ACM/ESE 118
Methods in Applied Statistics and Data Analysis
Winter 2007


Instructor
Tapio Schneider
112 N. Mudd
tapio@gps.caltech.edu
Office Hours: T 3–4 (or by appointment)

  Lectures
TTh 10:30-11:55
Arms, Room 155

First meeting: 4 January 2007

 

Home

Handouts

Homework

Computing


Description: Introduction to fundamental ideas and techniques of statistical modeling, with an emphasis on conceptual understanding and on the analysis of real data sets. Assignments will draw on data analysis problems in various science and engineering fields.

Prerequisite: Ma 2 or other introductory course in probability and statistics; knowledge of linear algebra

Syllabus:

  • Simple linear regression (least squares estimation, analysis of residuals) (Weisberg, ch. 1-2.9)
  • Inferences about model parameters, multiple linear regression (Weisberg, ch. 3.1-3.4)
  • Analysis of variance, comparison of models, model selection (Weisberg ch. 3.5, 10)
  • Assessing goodness-of-fit, outliers, influential observations (Weisberg, ch. 8, 9)
  • Collinearity and rank-deficiency, singular value decomposition, regularization
  • Ridge regression, regularization by truncated singular value decomposition
  • Choosing regularization parameters (generalized cross-validation, L-curve)
  • Principal component analysis, linear discriminant analysis
  • Hierarchical cluster analysis
  • Resampling methods and the bootstrap

Textbooks:

  1. Weisberg, S., Applied Linear Regression, 3rd. ed., Wiley (2005) [required].
  2. Efron, B., and R. J. Tibshirani, An Introduction to the Bootstrap, Chapman and Hall (1993).
  3. Hansen, P.-C., Rank-Deficient and Discrete Ill-Posed Problems: Numerical Aspects of Linear Inversion, Society for Industrial and Applied Mathematics (1998).
  4. Johnson, R. A., and D. W. Wichern, Applied Multivariate Statistical Analysis, 5th ed., Prentice Hall (2002).
  5. Venables, W. N., and B. D. Ripley, Modern Applied Statistics with S, 4th. ed., Springer (2002).

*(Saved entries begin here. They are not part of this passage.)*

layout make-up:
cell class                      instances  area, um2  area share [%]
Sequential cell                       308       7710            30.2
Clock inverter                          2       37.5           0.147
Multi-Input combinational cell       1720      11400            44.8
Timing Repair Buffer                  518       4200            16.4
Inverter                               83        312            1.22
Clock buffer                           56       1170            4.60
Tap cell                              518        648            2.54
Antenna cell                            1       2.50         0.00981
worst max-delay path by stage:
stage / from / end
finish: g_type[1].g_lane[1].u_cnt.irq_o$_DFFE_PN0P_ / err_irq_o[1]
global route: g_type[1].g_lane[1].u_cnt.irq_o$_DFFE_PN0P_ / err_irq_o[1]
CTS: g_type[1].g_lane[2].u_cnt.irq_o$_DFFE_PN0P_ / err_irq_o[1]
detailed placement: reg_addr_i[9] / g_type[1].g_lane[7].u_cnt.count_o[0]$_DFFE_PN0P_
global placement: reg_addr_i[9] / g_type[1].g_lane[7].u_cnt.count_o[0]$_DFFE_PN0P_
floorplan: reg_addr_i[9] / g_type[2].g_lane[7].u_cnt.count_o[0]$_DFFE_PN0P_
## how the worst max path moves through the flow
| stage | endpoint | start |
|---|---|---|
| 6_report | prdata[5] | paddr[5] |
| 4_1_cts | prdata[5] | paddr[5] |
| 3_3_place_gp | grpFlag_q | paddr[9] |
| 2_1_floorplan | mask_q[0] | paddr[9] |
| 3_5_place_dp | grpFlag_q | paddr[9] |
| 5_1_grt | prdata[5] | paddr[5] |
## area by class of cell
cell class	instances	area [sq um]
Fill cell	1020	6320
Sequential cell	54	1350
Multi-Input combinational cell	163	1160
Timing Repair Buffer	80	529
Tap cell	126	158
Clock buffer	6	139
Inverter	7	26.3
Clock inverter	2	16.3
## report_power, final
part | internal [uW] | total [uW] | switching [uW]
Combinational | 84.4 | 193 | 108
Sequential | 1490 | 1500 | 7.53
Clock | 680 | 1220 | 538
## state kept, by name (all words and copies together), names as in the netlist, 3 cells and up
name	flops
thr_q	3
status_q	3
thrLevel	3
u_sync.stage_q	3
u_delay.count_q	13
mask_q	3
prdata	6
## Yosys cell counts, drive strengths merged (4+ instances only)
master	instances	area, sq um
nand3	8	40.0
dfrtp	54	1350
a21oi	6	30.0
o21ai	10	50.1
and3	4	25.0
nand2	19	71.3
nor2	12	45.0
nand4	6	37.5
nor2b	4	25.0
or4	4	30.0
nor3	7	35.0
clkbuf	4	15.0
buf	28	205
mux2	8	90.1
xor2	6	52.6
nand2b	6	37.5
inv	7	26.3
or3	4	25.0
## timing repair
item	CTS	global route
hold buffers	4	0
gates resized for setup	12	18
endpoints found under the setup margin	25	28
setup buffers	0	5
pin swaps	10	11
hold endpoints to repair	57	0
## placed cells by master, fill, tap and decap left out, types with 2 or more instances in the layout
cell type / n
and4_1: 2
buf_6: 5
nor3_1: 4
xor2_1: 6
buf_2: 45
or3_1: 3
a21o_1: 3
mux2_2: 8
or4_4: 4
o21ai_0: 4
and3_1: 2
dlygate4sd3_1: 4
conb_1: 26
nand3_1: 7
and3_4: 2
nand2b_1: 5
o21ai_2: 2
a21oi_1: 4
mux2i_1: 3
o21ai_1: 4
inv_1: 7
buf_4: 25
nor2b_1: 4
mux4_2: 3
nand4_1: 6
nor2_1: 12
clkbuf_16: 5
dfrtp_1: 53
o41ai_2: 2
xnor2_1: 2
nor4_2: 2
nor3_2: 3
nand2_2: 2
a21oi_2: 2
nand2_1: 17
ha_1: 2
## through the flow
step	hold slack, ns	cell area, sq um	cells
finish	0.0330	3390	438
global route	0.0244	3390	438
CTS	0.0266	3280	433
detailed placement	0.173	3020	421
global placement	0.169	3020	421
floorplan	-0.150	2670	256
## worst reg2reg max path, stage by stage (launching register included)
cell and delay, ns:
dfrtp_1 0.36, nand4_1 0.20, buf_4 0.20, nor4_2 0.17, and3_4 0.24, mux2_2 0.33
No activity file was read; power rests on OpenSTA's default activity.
## src/frbg_defines.svh

```systemverilog
// constants for the fractional rate divider
`ifndef FRBG_DEFINES_SVH
`define FRBG_DEFINES_SVH
// register select codes on the write port
`define FRBG_SEL_LOW 2'h0
`define FRBG_SEL_HIGH 2'h1
`define FRBG_SEL_FRAC 2'h2
`define FRBG_SEL_NONE 2'h3
// reset values
`define FRBG_LOW_RST 8'h01
`define FRBG_HIGH_RST 8'h00
`define FRBG_FRAC_RST 8'h00
// fields of the fraction and sampling register
`define FRBG_FRAC_MSB 3
`define FRBG_FRAC_LSB 0
`define FRBG_MODE_MSB 5
`define FRBG_MODE_LSB 4
// prescaler enable bit of the modem control register, last prescaler count and divide ratio
`define FRBG_PRESC_BIT 7
`define FRBG_PRESC_LAST 2'h3
`define FRBG_PRESC_DIV 3'h4
// sampling mode encodings and samples per bit
`define FRBG_MODE_16X 2'h0
`define FRBG_MODE_8X 2'h1
`define FRBG_MODE_4X 2'h2
`define FRBG_SPB_16X 5'h10
`define FRBG_SPB_8X 5'h08
`define FRBG_SPB_4X 5'h04
`define FRBG_MODE_SPARE 2'h3
// a zero integer counts as the full range; one fraction window is sixteen periods
`define FRBG_INT_FULL 17'h10000
`define FRBG_FRAC_SPAN 5'h10
// shortest reset pulse
`define FRBG_RST_MIN_NS 40
`define FRBG_CLK_NS 8
`define FRBG_RST_MIN_CYC ((`FRBG_RST_MIN_NS + `FRBG_CLK_NS - 1) / `FRBG_CLK_NS)
`endif

```

## src/frbg_pkg.sv

```systemverilog
// types for the fractional rate divider
package frbg_pkg;
	typedef enum logic [1:0] {
		FRBG_X16,
		FRBG_X8,
		FRBG_X4
	} frbg_mode_e;
	typedef logic [16:0] frbg_len_t;
endpackage : frbg_pkg

```

## src/frbg_rate_divider.sv

```systemverilog
// fractional rate divider with prescaler, one per serial channel
`timescale 1ns/1ps
`default_nettype none
`include "frbg_defines.svh"

// Operation
// - prescaler divides oscillator clock by 1, or by 4 when control bit 7 set
// - divisor from 1 to 65536 plus 15/16 in steps of 1/16
// - one sampling tick drives both transmit shifting and receive sampling
// - after reset low byte is 0x01, high byte and fraction 0x00
// - integer divisor is high byte as 15:8 and low byte as 7:0
// - fraction bits 3:0 give N/16, 0000 zero to 1111 fifteen sixteenths
// - mode bits 5:4: 00 is 16X, 01 is 8X, 10 is 4X
// - bit rate is clock over prescale over divisor over 16, 8 or 4
// - 8X with odd fraction may jitter bit time by 1/16
// - 4X with odd fraction not multiple of 4 may jitter by 1/8
// - each channel owns its own prescaler and divider instance
// - one bit lasts 16, 8 or 4 sampling ticks by mode
// - active low reset restores divisor and mode defaults
module frbg_rate_divider import frbg_pkg::*; (
	// clock and reset
	input wire logic ref_clk,
	input wire logic nrst,
	// register write port
	input wire logic reg_wr,
	input wire logic [1:0] reg_sel,
	input wire logic [7:0] reg_wdata,
	input wire logic [7:0] modem_control_reg,
	// register readback
	output logic [7:0] divisor_low_byte,
	output logic [7:0] divisor_high_byte,
	output logic [7:0] divisor_fraction_and_sampling,
	// timing outputs
	output logic sample_tick,
	output logic bit_tick
);

	function automatic frbg_mode_e mode_of(input logic [1:0] f);
		case (f)
			`FRBG_MODE_8X: mode_of = FRBG_X8;
			`FRBG_MODE_4X: mode_of = FRBG_X4;
			// the spare code falls back to 16X
			default: mode_of = FRBG_X16;
		endcase
	endfunction : mode_of

	function automatic logic [4:0] spb_of(input frbg_mode_e m);
		case (m)
			FRBG_X8: spb_of = `FRBG_SPB_8X;
			FRBG_X4: spb_of = `FRBG_SPB_4X;
			default: spb_of = `FRBG_SPB_16X;
		endcase
	endfunction : spb_of

	logic [7:0] low_q, high_q, frac_q;
	logic [1:0] pcnt_q, pcnt_d;
	frbg_len_t dcnt_q, dcnt_d;
	logic [3:0] acc_q, acc_d;
	logic [3:0] bcnt_q, bcnt_d;
	logic tick_q, tick_d, bit_q, bit_d;

	// decode
	wire logic restart = reg_wr;
	wire logic wr_low = reg_wr && (reg_sel == `FRBG_SEL_LOW);
	wire logic wr_high = reg_wr && (reg_sel == `FRBG_SEL_HIGH);
	wire logic wr_frac = reg_wr && (reg_sel == `FRBG_SEL_FRAC);
	wire logic presc = modem_control_reg[`FRBG_PRESC_BIT];
	wire logic [3:0] frac_n = frac_q[`FRBG_FRAC_MSB:`FRBG_FRAC_LSB];
	wire frbg_mode_e mode = mode_of(frac_q[`FRBG_MODE_MSB:`FRBG_MODE_LSB]);
	wire logic [4:0] spb = spb_of(mode);
	wire logic [15:0] div_int = {high_q, low_q};

	// prescaler: one tick per oscillator cycle, or one in four
	wire logic pre_tick = !presc || (pcnt_q == `FRBG_PRESC_LAST);

	// a zero integer counts as 65536 periods
	wire frbg_len_t int_len = (div_int == 16'h0000) ? `FRBG_INT_FULL : {1'b0, div_int};
	// fraction accumulator: carry out stretches this period by one
	wire logic [4:0] acc_sum = {1'b0, acc_q} + {1'b0, frac_n};
	wire logic stretch = acc_sum[4];
	wire frbg_len_t last_cnt = stretch ? int_len : int_len - 17'h00001;
	wire logic eop = pre_tick && (dcnt_q == last_cnt);
	wire logic last_sample = ({1'b0, bcnt_q} == spb - 5'h01);

	// next state
	always_comb begin
		pcnt_d = pcnt_q;
		dcnt_d = dcnt_q;
		acc_d = acc_q;
		bcnt_d = bcnt_q;
		tick_d = 1'b0;
		bit_d = 1'b0;
		if (restart) begin
			// a new rate starts from a clean period
			pcnt_d = 2'h0;
			dcnt_d = '0;
			acc_d = 4'h0;
			bcnt_d = 4'h0;
		end else begin
			pcnt_d = presc ? pcnt_q + 2'h1 : 2'h0;
			if (pre_tick) begin
				dcnt_d = eop ? '0 : dcnt_q + 17'h00001;
			end
			if (eop) begin
				acc_d = acc_sum[3:0];
				tick_d = 1'b1;
				// odd fractions leave stretched periods unevenly placed in a bit
				bcnt_d = last_sample ? 4'h0 : bcnt_q + 4'h1;
				bit_d = last_sample;
			end
		end
	end

	always_ff @(posedge ref_clk or negedge nrst) begin
		if (!nrst) begin
			low_q <= `FRBG_LOW_RST;
			high_q <= `FRBG_HIGH_RST;
			frac_q <= `FRBG_FRAC_RST;
		end else begin
			if (wr_low) begin
				low_q <= reg_wdata;
			end
			if (wr_high) begin
				high_q <= reg_wdata;
			end
			if (wr_frac) begin
				frac_q <= reg_wdata;
			end
		end
	end

	always_ff @(posedge ref_clk or negedge nrst) begin
		if (!nrst) begin
			pcnt_q <= 2'h0;
			dcnt_q <= '0;
			acc_q <= 4'h0;
			bcnt_q <= 4'h0;
			tick_q <= 1'b0;
			bit_q <= 1'b0;
		end else begin
			pcnt_q <= pcnt_d;
			dcnt_q <= dcnt_d;
			acc_q <= acc_d;
			bcnt_q <= bcnt_d;
			tick_q <= tick_d;
			bit_q <= bit_d;
		end
	end

	assign divisor_low_byte = low_q;
	assign divisor_high_byte = high_q;
	assign divisor_fraction_and_sampling = frac_q;
	// transmit and receive both take this single tick
	assign sample_tick = tick_q;
	assign bit_tick = bit_q;

	// checking helpers: cycles since last tick, and stretch count over 16 periods
	logic [19:0] gap_q;
	logic gap_ok_q;
	logic [4:0] per_q;
	logic [4:0] ext_q;
	wire logic [19:0] ratio = presc ? 20'(`FRBG_PRESC_DIV) : 20'h00001;
	wire logic [19:0] base_len = ratio * {3'h0, int_len};
	always_ff @(posedge ref_clk or negedge nrst) begin
		if (!nrst) begin
			gap_q <= 20'h0;
			gap_ok_q <= 1'b0;
			per_q <= 5'h0;
			ext_q <= 5'h0;
		end else if (restart) begin
			gap_q <= 20'h0;
			gap_ok_q <= 1'b0;
			per_q <= 5'h0;
			ext_q <= 5'h0;
		end else begin
			gap_q <= tick_q ? 20'h1 : gap_q + 20'h1;
			if (tick_q) begin
				gap_ok_q <= 1'b1;
			end
			if (eop) begin
				per_q <= (per_q == `FRBG_FRAC_SPAN) ? 5'h1 : per_q + 5'h1;
				ext_q <= ((per_q == `FRBG_FRAC_SPAN) ? 5'h0 : ext_q) + {4'h0, stretch};
			end
		end
	end

	reset_defaults_a: assert property (@(posedge ref_clk)
		$rose(nrst) |-> low_q == `FRBG_LOW_RST && high_q == `FRBG_HIGH_RST
		&& frac_q == `FRBG_FRAC_RST)
		else $error("divisor defaults wrong after reset");

	presc_four_a: assert property (@(posedge ref_clk) disable iff (!nrst)
		(pre_tick && presc && !restart) ##1 (presc && !restart)[*3] |-> !pre_tick ##1 pre_tick)
		else $error("prescaler not dividing by four");

	presc_bypass_a: assert property (@(posedge ref_clk) disable iff (!nrst)
		(!presc && !restart && !eop) |=> dcnt_q == $past(dcnt_q) + 17'h00001)
		else $error("prescaler not bypassed");

	restart_clears_a: assert property (@(posedge ref_clk) disable iff (!nrst)
		restart |=> dcnt_q == '0 && bcnt_q == 4'h0 && acc_q == 4'h0 && !tick_q)
		else $error("write did not restart divider");

	period_bounds_a: assert property (@(posedge ref_clk) disable iff (!nrst)
		(tick_q && gap_ok_q && !restart && $stable(presc))
		|-> gap_q >= base_len && gap_q <= base_len + ratio)
		else $error("tick spacing outside divisor range");

	period_exact_a: assert property (@(posedge ref_clk) disable iff (!nrst)
		(tick_q && gap_ok_q && frac_n == 4'h0 && $stable(presc)) |-> gap_q == base_len)
		else $error("integer divisor period wrong");

	frac_spread_a: assert property (@(posedge ref_clk) disable iff (!nrst)
		(eop && !restart && per_q == `FRBG_FRAC_SPAN) |-> ext_q == {1'b0, frac_n})
		else $error("stretched periods do not match fraction");

	bit_on_tick_a: assert property (@(posedge ref_clk) disable iff (!nrst)
		bit_tick |-> sample_tick && $past(bcnt_q) == spb[3:0] - 4'h1)
		else $error("bit end not on last sample");

	x16_len_a: assert property (@(posedge ref_clk) disable iff (!nrst)
		(bit_tick && mode == FRBG_X16) |-> $past(bcnt_q) == 4'hf)
		else $error("16X bit not sixteen samples");

	// readback port: a write shows the next cycle, anything else leaves all three alone
	low_write_a: assert property (@(posedge ref_clk) disable iff (!nrst)
		(reg_wr && reg_sel == `FRBG_SEL_LOW) |=> divisor_low_byte == $past(reg_wdata))
		else $error("low byte write did not land");

	high_write_a: assert property (@(posedge ref_clk) disable iff (!nrst)
		(reg_wr && reg_sel == `FRBG_SEL_HIGH) |=> divisor_high_byte == $past(reg_wdata))
		else $error("high byte write did not land");

	frac_write_a: assert property (@(posedge ref_clk) disable iff (!nrst)
		(reg_wr && reg_sel == `FRBG_SEL_FRAC)
		|=> divisor_fraction_and_sampling == $past(reg_wdata))
		else $error("fraction write did not land");

	regs_hold_a: assert property (@(posedge ref_clk) disable iff (!nrst)
		(!reg_wr || reg_sel == `FRBG_SEL_NONE) |=> $stable(divisor_low_byte)
		&& $stable(divisor_high_byte) && $stable(divisor_fraction_and_sampling))
		else $error("readback changed without a write");

	// counters: each one moves only on its own event, so a stray step shows at once
	presc_count_a: assert property (@(posedge ref_clk) disable iff (!nrst)
		(presc && !restart) |=> pcnt_q == $past(pcnt_q) + 2'h1)
		else $error("prescaler count skipped");

	count_bound_a: assert property (@(posedge ref_clk) disable iff (!nrst)
		dcnt_q <= int_len)
		else $error("divider count ran past its end");

	restart_quiet_a: assert property (@(posedge ref_clk) disable iff (!nrst)
		restart |=> !bit_tick && pcnt_q == 2'h0)
		else $error("write left bit or prescaler running");

	acc_hold_a: assert property (@(posedge ref_clk) disable iff (!nrst)
		(!eop && !restart) |=> $stable(acc_q))
		else $error("fraction accumulator moved between periods");

	// a zero fraction must never inherit a remainder from an earlier rate
	acc_clear_a: assert property (@(posedge ref_clk) disable iff (!nrst)
		(eop && !restart && frac_n == 4'h0) |=> acc_q == 4'h0)
		else $error("zero fraction left accumulator set");

	// bit length per mode; the spare code counts as 16X
	x8_len_a: assert property (@(posedge ref_clk) disable iff (!nrst)
		(bit_tick && mode == FRBG_X8) |-> $past(bcnt_q) == 4'(`FRBG_SPB_8X - 5'h01))
		else $error("8X bit not eight samples");

	x4_len_a: assert property (@(posedge ref_clk) disable iff (!nrst)
		(bit_tick && mode == FRBG_X4) |-> $past(bcnt_q) == 4'(`FRBG_SPB_4X - 5'h01))
		else $error("4X bit not four samples");

	spare_mode_a: assert property (@(posedge ref_clk) disable iff (!nrst)
		(bit_tick && frac_q[`FRBG_MODE_MSB:`FRBG_MODE_LSB] == `FRBG_MODE_SPARE)
		|-> $past(bcnt_q) == 4'(`FRBG_SPB_16X - 5'h01))
		else $error("spare mode code not timed as 16X");

	bit_kept_a: assert property (@(posedge ref_clk) disable iff (!nrst)
		(sample_tick && $past(bcnt_q) == spb[3:0] - 4'h1) |-> bit_tick)
		else $error("bit end missing on last sample");

	bit_single_a: assert property (@(posedge ref_clk) disable iff (!nrst)
		bit_tick |=> !bit_tick)
		else $error("bit tick longer than one cycle");

	tick_release_a: assert property (@(posedge ref_clk)
		$rose(nrst) |-> !sample_tick && !bit_tick)
		else $error("tick seen at reset release");

	cov_frac_16x_c: cover property (@(posedge ref_clk) disable iff (!nrst)
		bit_tick && mode == FRBG_X16 && frac_n != 4'h0);
	cov_odd_8x_c: cover property (@(posedge ref_clk) disable iff (!nrst)
		bit_tick && mode == FRBG_X8 && frac_n[0]);
	cov_presc_4x_c: cover property (@(posedge ref_clk) disable iff (!nrst)
		bit_tick && mode == FRBG_X4 && presc);
	cov_high_byte_c: cover property (@(posedge ref_clk) disable iff (!nrst)
		bit_tick && div_int[15:8] != 8'h00);
	cov_spare_mode_c: cover property (@(posedge ref_clk) disable iff (!nrst)
		bit_tick && frac_q[`FRBG_MODE_MSB:`FRBG_MODE_LSB] == `FRBG_MODE_SPARE);

endmodule : frbg_rate_divider
`default_nettype wire

```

Handouts: All handouts will be stored in a binder in 150 S. Mudd and/or posted online.

Recitation session: Wednesdays 3–4, 162 S. Mudd (but in 155 Arms on January 10)

Teaching assistants and office hours:

  • Agostino Capponi (acapponi@caltech): Wednesdays 6:30–7:30, 160J Jorgensen
  • Roger Donaldson (rdonald@acm): Mondays 1:30–2:30, Red Door
  • Hannes Helgason (hannes@acm): Wednesdays 2–3, 226 Guggenheim

Introduction to statistical computing with R: Wednesday, January 10, 3–3:50, 155 Arms

Grading:

  • Homework assignments: 60%
    • Homework assignments will be distributed on Thursdays and are due in class the following Thursday.
    • Late homework sets will be penalized by 25% off achievable score per day late (exceptions for medical reasons).
    • There will be 7 or 8 assignments; the lowest score will be dropped in the final grade.
  • Final exam (take-home): 40%.
  • Use of sources without citing them in homework sets or in the final exam results in failing grade for course.